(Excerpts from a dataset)
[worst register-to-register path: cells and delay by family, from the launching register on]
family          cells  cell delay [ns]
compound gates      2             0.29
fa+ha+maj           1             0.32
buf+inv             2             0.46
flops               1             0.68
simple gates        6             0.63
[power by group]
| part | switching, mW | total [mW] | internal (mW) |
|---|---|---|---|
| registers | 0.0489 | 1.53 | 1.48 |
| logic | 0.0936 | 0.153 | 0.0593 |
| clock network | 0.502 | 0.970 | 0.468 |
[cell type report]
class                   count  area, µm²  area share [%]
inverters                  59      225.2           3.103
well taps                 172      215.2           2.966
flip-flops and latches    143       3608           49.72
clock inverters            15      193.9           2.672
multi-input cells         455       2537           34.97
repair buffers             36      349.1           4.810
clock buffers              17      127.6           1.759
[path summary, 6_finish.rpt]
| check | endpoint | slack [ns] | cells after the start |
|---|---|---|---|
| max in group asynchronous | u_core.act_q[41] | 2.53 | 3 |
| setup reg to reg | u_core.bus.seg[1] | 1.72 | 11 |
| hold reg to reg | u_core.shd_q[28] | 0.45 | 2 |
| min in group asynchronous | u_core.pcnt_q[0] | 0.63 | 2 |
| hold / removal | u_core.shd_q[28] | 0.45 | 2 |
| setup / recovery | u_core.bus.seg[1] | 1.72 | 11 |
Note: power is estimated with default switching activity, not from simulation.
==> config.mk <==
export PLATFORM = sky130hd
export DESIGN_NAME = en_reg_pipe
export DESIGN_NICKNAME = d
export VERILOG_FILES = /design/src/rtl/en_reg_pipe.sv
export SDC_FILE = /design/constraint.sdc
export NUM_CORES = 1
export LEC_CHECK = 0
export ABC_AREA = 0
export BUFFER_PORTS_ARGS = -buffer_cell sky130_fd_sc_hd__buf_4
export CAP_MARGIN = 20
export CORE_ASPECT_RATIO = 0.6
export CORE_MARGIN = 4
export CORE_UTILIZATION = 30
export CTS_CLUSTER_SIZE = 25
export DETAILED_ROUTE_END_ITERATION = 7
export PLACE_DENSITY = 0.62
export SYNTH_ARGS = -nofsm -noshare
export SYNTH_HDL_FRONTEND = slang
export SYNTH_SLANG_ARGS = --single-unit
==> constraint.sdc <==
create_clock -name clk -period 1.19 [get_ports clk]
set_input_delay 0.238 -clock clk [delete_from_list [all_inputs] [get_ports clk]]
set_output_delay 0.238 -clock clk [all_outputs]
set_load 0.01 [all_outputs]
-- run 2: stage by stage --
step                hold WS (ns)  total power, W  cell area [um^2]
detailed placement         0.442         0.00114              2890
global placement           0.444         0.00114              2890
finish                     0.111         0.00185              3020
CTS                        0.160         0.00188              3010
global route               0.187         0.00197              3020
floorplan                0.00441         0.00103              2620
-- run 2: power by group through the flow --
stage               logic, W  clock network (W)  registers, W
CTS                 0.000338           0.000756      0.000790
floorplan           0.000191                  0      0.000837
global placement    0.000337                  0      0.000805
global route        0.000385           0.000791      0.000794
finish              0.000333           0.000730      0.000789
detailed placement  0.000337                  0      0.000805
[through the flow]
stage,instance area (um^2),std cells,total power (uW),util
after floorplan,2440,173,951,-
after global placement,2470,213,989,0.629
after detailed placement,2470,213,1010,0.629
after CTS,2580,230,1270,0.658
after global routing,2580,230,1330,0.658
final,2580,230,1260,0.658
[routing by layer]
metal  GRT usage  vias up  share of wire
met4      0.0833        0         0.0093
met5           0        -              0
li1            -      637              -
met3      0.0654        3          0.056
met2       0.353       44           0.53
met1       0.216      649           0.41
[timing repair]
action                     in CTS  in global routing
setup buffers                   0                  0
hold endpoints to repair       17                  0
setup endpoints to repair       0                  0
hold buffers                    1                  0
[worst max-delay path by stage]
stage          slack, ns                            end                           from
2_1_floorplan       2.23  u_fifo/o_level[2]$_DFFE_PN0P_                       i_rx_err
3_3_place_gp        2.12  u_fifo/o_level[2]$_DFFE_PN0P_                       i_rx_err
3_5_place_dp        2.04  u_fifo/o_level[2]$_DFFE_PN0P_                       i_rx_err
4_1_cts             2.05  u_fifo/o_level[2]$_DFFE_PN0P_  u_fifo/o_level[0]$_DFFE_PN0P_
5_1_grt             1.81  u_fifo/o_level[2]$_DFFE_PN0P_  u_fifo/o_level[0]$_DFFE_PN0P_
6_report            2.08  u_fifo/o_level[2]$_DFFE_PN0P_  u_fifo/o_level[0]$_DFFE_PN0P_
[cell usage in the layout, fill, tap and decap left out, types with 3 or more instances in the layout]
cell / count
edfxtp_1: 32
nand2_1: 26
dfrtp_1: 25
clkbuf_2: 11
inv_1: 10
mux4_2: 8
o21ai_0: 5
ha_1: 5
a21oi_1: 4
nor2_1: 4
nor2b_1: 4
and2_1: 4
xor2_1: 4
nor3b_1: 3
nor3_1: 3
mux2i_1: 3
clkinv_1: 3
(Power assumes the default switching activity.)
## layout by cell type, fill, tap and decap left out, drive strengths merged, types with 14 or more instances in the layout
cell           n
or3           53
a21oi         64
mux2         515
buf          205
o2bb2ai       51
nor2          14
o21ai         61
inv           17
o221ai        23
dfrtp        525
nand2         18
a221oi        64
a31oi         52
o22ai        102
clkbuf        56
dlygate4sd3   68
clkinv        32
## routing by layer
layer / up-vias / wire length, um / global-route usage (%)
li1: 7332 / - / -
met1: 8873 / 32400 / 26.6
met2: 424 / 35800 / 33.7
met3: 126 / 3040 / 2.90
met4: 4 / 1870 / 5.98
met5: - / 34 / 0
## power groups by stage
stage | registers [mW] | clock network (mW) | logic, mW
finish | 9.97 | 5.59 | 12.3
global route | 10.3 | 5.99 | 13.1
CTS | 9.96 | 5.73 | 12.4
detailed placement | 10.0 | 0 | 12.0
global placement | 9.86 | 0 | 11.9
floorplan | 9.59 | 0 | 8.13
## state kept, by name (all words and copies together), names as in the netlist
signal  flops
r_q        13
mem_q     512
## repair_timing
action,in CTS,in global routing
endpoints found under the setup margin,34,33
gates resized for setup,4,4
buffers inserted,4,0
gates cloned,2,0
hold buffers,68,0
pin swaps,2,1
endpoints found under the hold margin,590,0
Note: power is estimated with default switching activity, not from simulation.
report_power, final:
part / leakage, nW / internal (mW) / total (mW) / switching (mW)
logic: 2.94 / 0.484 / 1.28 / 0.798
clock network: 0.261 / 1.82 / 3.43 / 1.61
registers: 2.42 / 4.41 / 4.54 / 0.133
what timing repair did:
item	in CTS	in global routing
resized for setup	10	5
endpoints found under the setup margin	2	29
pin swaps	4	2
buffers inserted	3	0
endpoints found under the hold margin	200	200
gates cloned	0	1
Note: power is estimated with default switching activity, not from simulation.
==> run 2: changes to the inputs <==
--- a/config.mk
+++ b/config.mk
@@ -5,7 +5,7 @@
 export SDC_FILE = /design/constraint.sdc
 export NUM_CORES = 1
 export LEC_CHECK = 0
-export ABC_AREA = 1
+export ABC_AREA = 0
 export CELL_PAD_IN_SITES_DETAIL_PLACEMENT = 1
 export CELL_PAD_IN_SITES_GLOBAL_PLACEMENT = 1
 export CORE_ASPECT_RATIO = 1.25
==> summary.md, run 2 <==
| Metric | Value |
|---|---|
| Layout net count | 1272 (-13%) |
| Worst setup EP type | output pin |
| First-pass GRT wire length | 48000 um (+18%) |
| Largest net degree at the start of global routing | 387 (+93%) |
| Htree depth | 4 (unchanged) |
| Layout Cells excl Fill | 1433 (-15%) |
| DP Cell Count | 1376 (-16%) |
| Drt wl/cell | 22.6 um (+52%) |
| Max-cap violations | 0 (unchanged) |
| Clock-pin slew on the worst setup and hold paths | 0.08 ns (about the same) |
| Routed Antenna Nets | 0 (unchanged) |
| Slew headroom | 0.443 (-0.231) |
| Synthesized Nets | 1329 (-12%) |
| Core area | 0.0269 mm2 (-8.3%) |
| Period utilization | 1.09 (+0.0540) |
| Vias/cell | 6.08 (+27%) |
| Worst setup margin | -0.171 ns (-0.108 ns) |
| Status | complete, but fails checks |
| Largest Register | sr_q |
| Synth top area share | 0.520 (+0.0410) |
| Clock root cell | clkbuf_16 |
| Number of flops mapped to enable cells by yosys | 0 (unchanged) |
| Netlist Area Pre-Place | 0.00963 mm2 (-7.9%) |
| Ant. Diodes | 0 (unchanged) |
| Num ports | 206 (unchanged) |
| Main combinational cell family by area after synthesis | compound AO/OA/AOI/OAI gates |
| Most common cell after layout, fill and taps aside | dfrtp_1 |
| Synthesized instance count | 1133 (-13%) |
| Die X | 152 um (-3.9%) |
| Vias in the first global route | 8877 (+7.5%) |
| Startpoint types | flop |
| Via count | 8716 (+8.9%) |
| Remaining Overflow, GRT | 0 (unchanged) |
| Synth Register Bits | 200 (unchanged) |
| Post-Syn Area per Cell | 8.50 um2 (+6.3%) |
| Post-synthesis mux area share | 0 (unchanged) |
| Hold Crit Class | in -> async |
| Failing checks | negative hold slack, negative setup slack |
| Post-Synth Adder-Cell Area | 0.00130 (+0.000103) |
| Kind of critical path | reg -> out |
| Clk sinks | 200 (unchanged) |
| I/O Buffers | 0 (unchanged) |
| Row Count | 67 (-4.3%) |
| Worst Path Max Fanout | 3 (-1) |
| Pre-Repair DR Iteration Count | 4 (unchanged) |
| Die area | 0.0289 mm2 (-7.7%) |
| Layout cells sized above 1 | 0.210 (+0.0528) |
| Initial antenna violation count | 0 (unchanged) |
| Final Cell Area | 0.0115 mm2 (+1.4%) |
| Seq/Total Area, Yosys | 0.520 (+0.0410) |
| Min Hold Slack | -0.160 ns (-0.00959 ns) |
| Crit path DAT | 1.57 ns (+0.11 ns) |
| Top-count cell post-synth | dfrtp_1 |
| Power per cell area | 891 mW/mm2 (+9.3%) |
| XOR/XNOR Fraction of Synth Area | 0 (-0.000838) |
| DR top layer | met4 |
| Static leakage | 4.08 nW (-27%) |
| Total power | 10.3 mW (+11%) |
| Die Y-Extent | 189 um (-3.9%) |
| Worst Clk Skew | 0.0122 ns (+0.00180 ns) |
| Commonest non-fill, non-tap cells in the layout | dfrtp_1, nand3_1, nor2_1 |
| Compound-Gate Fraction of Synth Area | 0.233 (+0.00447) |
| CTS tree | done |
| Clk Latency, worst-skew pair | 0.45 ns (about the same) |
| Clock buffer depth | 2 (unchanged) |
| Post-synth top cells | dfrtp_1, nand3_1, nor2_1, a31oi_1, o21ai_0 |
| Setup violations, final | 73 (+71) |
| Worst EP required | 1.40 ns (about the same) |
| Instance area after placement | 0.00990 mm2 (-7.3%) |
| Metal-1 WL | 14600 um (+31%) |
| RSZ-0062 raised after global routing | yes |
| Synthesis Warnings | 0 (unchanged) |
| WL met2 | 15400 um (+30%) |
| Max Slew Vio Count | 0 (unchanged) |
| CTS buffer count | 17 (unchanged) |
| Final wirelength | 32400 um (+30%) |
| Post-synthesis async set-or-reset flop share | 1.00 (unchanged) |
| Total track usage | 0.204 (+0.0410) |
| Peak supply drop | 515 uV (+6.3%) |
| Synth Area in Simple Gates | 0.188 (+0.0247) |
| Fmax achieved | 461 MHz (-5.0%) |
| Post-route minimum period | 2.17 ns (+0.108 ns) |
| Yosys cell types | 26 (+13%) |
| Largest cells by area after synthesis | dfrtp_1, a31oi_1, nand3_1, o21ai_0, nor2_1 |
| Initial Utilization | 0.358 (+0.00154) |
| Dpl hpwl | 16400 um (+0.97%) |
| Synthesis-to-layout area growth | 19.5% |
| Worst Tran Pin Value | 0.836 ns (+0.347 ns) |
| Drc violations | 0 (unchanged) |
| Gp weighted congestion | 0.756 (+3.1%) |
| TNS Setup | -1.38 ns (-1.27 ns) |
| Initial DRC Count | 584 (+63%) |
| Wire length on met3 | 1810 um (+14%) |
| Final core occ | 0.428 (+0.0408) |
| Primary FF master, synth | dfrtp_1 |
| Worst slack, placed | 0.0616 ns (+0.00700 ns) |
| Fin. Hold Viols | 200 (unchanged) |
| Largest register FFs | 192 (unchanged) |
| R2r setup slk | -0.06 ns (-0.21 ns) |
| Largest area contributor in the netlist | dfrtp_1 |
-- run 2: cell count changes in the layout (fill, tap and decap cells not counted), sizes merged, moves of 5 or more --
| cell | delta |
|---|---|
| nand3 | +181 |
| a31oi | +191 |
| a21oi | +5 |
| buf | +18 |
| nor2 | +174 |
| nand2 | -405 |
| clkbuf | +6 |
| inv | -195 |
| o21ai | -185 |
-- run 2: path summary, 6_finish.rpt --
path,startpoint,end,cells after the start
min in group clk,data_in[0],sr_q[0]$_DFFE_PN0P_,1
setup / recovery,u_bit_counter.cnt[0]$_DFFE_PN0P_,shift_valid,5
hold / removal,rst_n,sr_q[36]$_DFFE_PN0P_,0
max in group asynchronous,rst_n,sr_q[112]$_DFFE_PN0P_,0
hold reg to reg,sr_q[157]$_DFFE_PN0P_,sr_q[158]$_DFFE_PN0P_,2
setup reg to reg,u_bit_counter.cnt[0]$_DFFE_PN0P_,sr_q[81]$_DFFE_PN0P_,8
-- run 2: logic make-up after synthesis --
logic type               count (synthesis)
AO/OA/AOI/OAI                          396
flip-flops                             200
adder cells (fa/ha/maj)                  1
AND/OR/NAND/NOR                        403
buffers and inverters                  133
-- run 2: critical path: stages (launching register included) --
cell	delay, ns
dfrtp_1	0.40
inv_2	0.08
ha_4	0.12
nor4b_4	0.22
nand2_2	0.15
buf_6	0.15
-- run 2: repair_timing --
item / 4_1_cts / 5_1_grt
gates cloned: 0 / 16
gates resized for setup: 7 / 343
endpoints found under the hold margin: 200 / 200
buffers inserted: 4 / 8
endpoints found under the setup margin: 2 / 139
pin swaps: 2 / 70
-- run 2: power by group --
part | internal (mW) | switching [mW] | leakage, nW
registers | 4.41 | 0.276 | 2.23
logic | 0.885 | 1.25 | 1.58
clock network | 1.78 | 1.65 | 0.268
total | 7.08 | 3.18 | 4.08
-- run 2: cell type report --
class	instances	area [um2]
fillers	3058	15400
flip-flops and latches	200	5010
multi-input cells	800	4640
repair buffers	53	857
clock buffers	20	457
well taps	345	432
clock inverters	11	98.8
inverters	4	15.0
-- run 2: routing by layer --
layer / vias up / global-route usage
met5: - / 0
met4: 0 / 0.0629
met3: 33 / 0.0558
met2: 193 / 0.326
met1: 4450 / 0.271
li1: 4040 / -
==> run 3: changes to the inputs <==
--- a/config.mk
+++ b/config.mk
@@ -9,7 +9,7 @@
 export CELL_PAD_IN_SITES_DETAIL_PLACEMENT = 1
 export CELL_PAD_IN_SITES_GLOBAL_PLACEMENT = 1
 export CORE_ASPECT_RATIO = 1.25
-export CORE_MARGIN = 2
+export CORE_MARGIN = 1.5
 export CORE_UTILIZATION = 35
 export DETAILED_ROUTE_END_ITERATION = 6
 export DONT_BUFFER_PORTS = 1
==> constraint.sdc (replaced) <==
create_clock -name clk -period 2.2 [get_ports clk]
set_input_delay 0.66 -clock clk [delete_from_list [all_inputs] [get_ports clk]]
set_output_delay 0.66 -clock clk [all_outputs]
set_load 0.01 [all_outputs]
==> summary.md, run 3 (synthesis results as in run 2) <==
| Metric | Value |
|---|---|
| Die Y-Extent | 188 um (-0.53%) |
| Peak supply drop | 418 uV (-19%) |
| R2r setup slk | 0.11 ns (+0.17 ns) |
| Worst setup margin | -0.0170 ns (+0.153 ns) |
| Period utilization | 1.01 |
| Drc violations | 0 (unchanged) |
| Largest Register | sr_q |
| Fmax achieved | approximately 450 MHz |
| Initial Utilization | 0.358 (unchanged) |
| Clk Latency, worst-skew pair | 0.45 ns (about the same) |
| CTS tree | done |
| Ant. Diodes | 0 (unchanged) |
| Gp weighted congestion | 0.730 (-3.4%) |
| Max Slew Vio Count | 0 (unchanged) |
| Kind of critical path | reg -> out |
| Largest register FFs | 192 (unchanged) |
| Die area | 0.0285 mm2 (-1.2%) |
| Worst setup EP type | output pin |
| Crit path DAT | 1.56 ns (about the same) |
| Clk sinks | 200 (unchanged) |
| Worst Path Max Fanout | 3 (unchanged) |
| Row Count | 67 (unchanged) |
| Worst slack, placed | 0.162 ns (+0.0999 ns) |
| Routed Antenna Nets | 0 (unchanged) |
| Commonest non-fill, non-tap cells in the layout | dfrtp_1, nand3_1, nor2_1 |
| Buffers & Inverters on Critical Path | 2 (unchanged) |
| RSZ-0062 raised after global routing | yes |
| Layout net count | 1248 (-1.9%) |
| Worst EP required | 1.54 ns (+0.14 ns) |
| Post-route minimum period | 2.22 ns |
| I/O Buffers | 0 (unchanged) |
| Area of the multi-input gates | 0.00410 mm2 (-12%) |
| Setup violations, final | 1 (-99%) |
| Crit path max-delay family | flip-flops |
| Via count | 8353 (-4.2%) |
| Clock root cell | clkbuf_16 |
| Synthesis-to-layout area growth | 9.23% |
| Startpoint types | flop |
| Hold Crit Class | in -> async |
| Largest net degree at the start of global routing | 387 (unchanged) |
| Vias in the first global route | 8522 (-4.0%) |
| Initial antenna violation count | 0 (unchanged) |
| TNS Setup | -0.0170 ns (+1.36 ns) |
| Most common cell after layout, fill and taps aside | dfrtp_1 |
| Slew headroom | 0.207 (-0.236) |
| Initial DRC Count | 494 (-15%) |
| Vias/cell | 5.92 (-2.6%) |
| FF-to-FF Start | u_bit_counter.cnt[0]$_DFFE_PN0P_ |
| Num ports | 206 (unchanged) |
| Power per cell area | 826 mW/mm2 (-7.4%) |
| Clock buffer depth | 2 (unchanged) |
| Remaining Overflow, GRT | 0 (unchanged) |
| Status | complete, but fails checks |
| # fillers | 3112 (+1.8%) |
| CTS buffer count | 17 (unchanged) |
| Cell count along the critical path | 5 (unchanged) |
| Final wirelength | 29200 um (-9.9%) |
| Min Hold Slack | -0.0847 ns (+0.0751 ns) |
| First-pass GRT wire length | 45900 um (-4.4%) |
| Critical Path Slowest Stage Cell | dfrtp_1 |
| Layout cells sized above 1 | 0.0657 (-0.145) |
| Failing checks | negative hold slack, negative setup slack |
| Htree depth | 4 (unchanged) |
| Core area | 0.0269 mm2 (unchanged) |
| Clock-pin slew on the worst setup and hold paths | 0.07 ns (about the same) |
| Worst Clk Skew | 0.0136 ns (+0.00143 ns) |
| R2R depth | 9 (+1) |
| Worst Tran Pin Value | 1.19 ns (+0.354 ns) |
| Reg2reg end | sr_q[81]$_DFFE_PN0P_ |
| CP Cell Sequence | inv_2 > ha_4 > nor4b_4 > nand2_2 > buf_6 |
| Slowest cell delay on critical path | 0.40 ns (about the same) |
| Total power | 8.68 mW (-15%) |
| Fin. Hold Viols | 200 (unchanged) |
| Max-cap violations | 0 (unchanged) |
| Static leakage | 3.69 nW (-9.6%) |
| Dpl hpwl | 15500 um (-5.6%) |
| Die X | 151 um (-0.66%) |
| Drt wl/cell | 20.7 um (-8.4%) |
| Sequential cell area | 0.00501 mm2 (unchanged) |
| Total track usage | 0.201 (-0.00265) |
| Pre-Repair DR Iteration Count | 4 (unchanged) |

▶ **EXERCISE DESCRIPTION**:
From the records above, copy only the lines starting with the line that holds "67 (unchanged) |" and going on through the line that holds "8522 (-4.0%) |", exactly as written.

▶ **TASK RESULT**:
| Row Count | 67 (unchanged) |
| Worst slack, placed | 0.162 ns (+0.0999 ns) |
| Routed Antenna Nets | 0 (unchanged) |
| Commonest non-fill, non-tap cells in the layout | dfrtp_1, nand3_1, nor2_1 |
| Buffers & Inverters on Critical Path | 2 (unchanged) |
| RSZ-0062 raised after global routing | yes |
| Layout net count | 1248 (-1.9%) |
| Worst EP required | 1.54 ns (+0.14 ns) |
| Post-route minimum period | 2.22 ns |
| I/O Buffers | 0 (unchanged) |
| Area of the multi-input gates | 0.00410 mm2 (-12%) |
| Setup violations, final | 1 (-99%) |
| Crit path max-delay family | flip-flops |
| Via count | 8353 (-4.2%) |
| Clock root cell | clkbuf_16 |
| Synthesis-to-layout area growth | 9.23% |
| Startpoint types | flop |
| Hold Crit Class | in -> async |
| Largest net degree at the start of global routing | 387 (unchanged) |
| Vias in the first global route | 8522 (-4.0%) |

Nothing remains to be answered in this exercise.